Copy out, from the data, each line containing the string "posedge".
━━ EXTRACTED INFORMATION ━━
===== config.mk =====
export PLATFORM = sky130hd
export DESIGN_NAME = frac_tick_gen
export DESIGN_NICKNAME = d
export VERILOG_FILES = /design/src/rtl/frac_tick_pkg.sv /design/src/rtl/tick_phase_accum.sv /design/src/rtl/tick_down_counter.sv /design/src/rtl/tick_event_counter.sv /design/src/rtl/frac_tick_gen.sv
export SDC_FILE = /design/constraint.sdc
export NUM_CORES = 1
export LEC_CHECK = 0
export ABC_AREA = 0
export ABC_CLOCK_PERIOD_IN_PS = 4800
export BUFFER_PORTS_ARGS = -buffer_cell sky130_fd_sc_hd__buf_2
export CORE_MARGIN = 3
export CORE_UTILIZATION = 40
export CTS_BUF_LIST = sky130_fd_sc_hd__clkbuf_8
export CTS_CLUSTER_SIZE = 30
export DETAILED_ROUTE_END_ITERATION = 6
export PLACE_DENSITY = 0.71
export SLEW_MARGIN = 10
export SYNTH_ARGS = -nofsm -noshare
export SYNTH_HDL_FRONTEND = slang
export SYNTH_SLANG_ARGS = --single-unit

===== constraint.sdc =====
create_clock -name clk -period 4.8 [get_ports clk]
set_clock_uncertainty 0.1 [all_clocks]
set_input_delay 0.48 -clock clk [delete_from_list [all_inputs] [get_ports clk]]
set_output_delay 0.48 -clock clk [all_outputs]
set_load 0.05 [all_outputs]

===== src/rtl/frac_tick_pkg.sv =====
`timescale 1ns/1ps
package frac_tick_pkg;
  typedef enum logic {
    TICK_PLAIN = 1'b0,
    TICK_TRIM  = 1'b1
  } tick_mode_e;
endpackage


===== src/rtl/tick_phase_accum.sv =====
`timescale 1ns/1ps
module tick_phase_accum
  import frac_tick_pkg::*;
#(
  parameter int FRAC_W = 16
) (
  input  logic              clk,
  input  logic              rst,
  input  logic              adv_i,
  input  tick_mode_e        mode_i,
  input  logic [FRAC_W-1:0] num_i,
  input  logic [FRAC_W-1:0] den_i,
  output logic              stretch_o
);
  localparam int SUM_W = FRAC_W + 1;

  logic [FRAC_W-1:0] acc_q;
  logic [SUM_W-1:0]  sum;
  logic [SUM_W-1:0]  den_x;
  logic [SUM_W-1:0]  rem;
  logic              wrap;

  always_comb begin
    sum       = {1'b0, acc_q} + {1'b0, num_i};
    den_x     = {1'b0, den_i};
    rem       = sum - den_x;
    wrap      = (mode_i == TICK_TRIM) && (sum >= den_x);
    stretch_o = wrap;
  end

  always_ff @(posedge clk) begin
    if (rst) begin
      acc_q <= '0;
    end else if (adv_i && (mode_i == TICK_TRIM)) begin
      acc_q <= wrap ? rem[FRAC_W-1:0] : sum[FRAC_W-1:0];
    end
  end

  // the phase only moves at a reload
  a_r4_phase_moves_on_reload: assert property (@(posedge clk) disable iff (rst)
    !adv_i |=> $stable(acc_q));

  // a plain-mode reload leaves the phase untouched
  a_r3_phase_held_plain: assert property (@(posedge clk) disable iff (rst)
    (adv_i && (mode_i == TICK_PLAIN)) |=> $stable(acc_q));

  // the phase stays below the modulus (input assumption: den not lowered without reset)
  a_r4_phase_below_den: assert property (@(posedge clk) disable iff (rst)
    (adv_i && (mode_i == TICK_TRIM)) |=> (acc_q < $past(den_i)));
endmodule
━━━
## EXERCISE RESULT:
  always_ff @(posedge clk) begin
  a_r4_phase_moves_on_reload: assert property (@(posedge clk) disable iff (rst)
  a_r3_phase_held_plain: assert property (@(posedge clk) disable iff (rst)
  a_r4_phase_below_den: assert property (@(posedge clk) disable iff (rst)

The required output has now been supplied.